- **Task description**
Report each line from the records where the string "overflow" turns up.
━━ Entries shown
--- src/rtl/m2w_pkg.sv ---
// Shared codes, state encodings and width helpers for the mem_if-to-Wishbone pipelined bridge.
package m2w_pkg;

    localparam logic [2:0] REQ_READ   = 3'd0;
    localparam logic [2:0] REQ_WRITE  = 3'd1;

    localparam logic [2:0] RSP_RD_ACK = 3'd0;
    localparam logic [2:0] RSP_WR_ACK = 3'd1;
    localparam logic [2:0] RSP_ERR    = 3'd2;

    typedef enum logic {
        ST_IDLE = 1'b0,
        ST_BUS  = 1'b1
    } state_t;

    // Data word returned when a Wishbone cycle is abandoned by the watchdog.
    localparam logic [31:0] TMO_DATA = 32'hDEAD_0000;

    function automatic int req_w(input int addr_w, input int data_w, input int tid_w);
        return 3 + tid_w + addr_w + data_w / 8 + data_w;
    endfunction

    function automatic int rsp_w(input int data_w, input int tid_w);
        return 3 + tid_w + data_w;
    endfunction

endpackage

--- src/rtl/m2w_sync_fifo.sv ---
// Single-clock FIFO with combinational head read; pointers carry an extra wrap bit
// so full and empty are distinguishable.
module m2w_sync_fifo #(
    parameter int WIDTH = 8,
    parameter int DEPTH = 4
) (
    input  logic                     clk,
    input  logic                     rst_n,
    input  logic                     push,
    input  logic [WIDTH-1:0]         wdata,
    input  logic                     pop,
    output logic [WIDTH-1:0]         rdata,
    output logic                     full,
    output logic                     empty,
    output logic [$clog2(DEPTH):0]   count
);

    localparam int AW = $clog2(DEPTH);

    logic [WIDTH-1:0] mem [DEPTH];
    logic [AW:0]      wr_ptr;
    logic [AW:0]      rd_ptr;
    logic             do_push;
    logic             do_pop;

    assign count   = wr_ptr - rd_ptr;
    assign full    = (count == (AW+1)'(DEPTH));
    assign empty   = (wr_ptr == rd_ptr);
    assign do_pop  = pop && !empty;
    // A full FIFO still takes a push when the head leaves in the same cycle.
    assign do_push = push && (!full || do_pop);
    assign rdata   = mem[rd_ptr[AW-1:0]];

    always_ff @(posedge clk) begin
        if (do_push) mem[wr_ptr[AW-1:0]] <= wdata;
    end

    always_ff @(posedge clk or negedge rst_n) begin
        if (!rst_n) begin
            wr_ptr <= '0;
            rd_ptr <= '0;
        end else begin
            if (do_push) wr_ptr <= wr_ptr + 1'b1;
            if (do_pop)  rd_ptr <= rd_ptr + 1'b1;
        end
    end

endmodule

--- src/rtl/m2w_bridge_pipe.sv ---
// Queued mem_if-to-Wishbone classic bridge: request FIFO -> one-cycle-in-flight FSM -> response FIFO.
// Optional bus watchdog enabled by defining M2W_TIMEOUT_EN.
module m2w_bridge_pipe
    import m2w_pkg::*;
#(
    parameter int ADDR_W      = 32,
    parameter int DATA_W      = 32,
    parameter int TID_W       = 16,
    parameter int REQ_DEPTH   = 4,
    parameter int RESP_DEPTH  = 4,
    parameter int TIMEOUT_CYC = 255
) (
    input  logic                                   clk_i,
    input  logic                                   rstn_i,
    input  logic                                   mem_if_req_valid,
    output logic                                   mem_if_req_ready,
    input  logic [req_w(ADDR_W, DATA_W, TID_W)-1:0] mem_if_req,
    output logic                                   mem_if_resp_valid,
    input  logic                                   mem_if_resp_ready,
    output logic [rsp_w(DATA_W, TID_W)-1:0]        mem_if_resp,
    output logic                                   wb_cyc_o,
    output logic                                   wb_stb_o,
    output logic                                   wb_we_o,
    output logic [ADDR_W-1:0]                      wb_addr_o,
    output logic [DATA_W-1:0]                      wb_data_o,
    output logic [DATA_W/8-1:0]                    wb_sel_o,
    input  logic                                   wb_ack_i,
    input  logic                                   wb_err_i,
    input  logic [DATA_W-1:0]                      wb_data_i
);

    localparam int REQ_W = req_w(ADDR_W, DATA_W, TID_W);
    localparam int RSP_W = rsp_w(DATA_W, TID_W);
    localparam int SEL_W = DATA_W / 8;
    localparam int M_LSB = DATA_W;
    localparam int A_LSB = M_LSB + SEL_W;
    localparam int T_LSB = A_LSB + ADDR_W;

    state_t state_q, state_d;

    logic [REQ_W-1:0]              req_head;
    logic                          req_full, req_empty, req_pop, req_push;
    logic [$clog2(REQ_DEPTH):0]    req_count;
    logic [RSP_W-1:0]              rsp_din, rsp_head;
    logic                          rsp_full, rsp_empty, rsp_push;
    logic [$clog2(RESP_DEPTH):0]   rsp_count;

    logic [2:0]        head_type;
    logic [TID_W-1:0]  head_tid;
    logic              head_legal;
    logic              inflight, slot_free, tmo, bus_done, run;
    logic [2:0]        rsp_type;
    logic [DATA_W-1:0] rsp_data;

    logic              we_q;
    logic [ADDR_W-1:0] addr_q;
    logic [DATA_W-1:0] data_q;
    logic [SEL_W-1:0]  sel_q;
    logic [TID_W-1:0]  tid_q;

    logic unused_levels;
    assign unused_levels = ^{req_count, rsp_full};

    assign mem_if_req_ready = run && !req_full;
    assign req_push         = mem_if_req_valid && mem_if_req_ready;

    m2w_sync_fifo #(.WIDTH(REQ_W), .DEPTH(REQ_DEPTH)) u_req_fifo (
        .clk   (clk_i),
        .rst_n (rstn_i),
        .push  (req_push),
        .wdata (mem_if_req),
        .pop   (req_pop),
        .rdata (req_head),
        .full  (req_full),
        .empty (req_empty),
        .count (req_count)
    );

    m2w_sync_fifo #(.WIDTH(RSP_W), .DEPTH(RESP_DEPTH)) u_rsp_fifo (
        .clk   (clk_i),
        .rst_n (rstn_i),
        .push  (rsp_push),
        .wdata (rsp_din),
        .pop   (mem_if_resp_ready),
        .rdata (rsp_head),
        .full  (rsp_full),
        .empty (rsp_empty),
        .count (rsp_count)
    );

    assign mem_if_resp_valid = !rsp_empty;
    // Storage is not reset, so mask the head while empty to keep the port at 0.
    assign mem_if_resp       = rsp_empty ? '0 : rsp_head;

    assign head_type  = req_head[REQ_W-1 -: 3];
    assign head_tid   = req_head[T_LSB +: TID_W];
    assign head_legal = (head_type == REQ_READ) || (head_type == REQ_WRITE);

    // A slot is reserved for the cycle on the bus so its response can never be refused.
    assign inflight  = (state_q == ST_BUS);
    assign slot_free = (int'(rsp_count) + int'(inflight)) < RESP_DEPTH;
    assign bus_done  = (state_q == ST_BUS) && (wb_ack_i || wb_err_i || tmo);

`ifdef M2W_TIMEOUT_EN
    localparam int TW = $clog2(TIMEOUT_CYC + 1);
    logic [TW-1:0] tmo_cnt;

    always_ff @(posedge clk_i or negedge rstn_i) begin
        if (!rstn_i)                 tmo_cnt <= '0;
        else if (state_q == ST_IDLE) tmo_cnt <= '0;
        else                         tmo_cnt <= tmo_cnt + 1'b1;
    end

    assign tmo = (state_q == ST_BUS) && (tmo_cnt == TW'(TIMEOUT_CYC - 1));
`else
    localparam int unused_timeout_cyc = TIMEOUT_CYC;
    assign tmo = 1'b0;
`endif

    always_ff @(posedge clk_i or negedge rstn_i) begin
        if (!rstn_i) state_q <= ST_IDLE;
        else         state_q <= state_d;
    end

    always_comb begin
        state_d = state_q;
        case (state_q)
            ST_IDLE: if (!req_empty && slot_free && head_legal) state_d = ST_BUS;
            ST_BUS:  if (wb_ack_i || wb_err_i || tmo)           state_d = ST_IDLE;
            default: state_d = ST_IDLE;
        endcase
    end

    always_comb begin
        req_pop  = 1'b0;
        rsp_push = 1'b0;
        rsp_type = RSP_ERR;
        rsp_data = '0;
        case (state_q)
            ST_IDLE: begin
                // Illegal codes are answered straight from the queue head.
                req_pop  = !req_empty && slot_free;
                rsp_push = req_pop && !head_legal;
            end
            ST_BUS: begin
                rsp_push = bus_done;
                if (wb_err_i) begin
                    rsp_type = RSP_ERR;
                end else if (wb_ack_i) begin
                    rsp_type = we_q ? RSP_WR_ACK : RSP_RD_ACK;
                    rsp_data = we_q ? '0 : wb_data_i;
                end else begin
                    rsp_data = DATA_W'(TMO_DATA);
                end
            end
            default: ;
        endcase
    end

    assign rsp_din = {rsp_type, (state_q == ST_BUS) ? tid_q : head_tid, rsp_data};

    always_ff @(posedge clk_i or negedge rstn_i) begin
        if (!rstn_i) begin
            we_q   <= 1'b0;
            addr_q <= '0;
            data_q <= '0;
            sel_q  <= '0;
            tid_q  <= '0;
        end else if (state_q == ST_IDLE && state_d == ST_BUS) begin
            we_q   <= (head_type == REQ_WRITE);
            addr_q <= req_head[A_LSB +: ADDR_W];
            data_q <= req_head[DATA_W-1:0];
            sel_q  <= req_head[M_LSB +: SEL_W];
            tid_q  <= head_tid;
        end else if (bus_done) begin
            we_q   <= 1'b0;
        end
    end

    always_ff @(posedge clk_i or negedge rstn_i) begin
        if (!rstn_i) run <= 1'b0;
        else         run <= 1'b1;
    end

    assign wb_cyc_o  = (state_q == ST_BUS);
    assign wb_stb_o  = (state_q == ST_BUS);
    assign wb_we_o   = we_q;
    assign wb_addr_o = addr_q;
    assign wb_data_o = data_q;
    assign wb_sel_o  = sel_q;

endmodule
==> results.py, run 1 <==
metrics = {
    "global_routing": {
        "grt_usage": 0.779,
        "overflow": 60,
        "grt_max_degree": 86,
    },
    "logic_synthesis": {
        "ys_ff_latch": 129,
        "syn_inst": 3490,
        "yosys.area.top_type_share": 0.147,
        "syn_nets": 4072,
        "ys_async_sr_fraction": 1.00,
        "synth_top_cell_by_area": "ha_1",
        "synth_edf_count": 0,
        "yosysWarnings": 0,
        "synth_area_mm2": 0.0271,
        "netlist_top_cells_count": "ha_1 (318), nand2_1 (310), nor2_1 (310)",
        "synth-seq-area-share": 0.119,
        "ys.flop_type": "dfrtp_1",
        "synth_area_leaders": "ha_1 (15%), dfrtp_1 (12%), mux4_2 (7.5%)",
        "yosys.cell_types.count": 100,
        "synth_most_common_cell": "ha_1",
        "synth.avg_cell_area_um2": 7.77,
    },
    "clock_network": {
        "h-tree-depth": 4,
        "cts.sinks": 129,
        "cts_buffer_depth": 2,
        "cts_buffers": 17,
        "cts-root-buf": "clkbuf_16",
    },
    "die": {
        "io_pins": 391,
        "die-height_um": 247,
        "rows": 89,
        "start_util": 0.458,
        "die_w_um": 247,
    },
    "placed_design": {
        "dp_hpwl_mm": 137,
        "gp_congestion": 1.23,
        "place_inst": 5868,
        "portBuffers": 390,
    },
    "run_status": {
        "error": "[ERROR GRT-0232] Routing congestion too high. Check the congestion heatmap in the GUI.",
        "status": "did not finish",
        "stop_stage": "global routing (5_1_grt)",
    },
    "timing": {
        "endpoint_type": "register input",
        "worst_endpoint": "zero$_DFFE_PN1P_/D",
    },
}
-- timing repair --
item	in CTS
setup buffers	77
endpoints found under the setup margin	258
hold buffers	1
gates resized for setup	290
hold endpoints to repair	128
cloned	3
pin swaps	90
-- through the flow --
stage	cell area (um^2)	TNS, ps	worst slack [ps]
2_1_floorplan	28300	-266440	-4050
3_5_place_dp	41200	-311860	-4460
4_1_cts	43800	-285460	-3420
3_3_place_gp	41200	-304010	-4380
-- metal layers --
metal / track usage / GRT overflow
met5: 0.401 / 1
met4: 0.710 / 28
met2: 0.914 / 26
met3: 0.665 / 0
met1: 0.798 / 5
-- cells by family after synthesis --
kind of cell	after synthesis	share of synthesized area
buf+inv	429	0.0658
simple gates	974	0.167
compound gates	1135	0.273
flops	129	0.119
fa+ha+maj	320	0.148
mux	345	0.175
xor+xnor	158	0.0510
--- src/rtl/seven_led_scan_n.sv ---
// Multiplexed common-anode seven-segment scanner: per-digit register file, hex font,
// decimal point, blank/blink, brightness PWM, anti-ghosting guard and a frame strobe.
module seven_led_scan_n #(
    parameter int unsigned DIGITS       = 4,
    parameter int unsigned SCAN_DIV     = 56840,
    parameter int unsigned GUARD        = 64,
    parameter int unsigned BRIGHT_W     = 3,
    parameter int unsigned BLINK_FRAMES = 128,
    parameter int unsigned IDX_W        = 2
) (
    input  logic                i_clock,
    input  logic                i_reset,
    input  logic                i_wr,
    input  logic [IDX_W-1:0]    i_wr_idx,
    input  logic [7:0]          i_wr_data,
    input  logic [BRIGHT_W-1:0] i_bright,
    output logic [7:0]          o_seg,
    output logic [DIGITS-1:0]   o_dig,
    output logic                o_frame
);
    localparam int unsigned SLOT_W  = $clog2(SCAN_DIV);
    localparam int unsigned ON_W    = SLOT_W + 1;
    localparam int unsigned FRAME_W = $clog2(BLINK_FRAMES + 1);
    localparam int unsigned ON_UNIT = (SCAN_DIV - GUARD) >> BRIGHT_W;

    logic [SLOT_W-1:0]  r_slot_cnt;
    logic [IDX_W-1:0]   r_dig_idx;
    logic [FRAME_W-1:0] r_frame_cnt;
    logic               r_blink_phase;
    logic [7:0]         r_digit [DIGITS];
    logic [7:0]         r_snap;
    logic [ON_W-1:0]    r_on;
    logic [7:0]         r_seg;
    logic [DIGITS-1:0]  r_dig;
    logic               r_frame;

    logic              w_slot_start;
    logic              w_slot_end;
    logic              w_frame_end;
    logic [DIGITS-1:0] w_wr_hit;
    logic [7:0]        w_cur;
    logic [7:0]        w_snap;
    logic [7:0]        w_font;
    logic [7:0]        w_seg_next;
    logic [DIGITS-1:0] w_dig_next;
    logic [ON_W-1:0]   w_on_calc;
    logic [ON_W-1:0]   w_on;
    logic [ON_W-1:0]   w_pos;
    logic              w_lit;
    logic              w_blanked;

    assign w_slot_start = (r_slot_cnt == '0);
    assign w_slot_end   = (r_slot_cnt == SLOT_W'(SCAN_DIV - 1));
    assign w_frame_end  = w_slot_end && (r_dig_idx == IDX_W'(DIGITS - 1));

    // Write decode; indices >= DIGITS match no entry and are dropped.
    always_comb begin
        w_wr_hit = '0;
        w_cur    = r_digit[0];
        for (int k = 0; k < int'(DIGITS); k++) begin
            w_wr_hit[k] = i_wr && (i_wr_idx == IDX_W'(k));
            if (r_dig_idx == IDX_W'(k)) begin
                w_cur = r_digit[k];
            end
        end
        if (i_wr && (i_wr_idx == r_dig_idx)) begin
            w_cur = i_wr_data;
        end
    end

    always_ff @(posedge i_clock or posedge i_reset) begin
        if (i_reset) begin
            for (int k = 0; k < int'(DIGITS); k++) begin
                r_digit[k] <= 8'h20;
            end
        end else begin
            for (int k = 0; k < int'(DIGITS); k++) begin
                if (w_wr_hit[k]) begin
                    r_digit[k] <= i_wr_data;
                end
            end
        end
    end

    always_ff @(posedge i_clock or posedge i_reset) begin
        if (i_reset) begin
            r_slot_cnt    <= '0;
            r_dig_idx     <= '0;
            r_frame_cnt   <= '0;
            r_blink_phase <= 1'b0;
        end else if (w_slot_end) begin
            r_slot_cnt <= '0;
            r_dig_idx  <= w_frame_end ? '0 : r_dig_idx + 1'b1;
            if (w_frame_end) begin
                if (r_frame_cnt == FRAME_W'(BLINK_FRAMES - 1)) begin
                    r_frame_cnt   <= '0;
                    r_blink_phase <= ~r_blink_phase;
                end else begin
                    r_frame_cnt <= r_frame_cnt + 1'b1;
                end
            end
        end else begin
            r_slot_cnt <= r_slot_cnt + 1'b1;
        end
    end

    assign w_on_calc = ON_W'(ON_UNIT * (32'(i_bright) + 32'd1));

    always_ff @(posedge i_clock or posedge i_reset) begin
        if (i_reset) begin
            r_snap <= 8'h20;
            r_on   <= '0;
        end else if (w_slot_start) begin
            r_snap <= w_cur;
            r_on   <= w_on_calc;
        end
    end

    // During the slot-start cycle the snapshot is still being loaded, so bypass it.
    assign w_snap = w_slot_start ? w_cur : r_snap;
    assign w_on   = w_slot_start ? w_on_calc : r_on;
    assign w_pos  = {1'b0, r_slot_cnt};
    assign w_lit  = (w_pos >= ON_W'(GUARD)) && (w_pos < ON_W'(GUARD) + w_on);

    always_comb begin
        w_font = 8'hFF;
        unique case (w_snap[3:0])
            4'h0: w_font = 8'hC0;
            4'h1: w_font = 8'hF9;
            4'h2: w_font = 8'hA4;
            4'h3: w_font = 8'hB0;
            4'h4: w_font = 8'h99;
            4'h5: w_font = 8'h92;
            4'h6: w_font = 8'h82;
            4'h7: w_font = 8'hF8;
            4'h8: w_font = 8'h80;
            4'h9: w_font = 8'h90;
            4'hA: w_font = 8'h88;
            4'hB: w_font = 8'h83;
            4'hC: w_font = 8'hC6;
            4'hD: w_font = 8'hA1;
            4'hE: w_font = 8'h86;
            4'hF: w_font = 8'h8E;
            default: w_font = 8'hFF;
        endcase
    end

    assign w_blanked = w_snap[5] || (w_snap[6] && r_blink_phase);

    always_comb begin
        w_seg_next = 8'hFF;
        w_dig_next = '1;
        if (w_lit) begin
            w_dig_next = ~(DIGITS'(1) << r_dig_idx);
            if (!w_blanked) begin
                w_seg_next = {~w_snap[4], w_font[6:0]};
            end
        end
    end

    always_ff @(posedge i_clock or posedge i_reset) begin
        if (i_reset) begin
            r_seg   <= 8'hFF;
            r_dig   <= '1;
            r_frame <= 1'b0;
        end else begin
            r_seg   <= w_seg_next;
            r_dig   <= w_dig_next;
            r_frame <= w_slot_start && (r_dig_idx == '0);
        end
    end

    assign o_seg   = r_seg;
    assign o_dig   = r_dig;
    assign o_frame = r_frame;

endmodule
━━━━
- **Your solution**
        "overflow": 60,
metal / track usage / GRT overflow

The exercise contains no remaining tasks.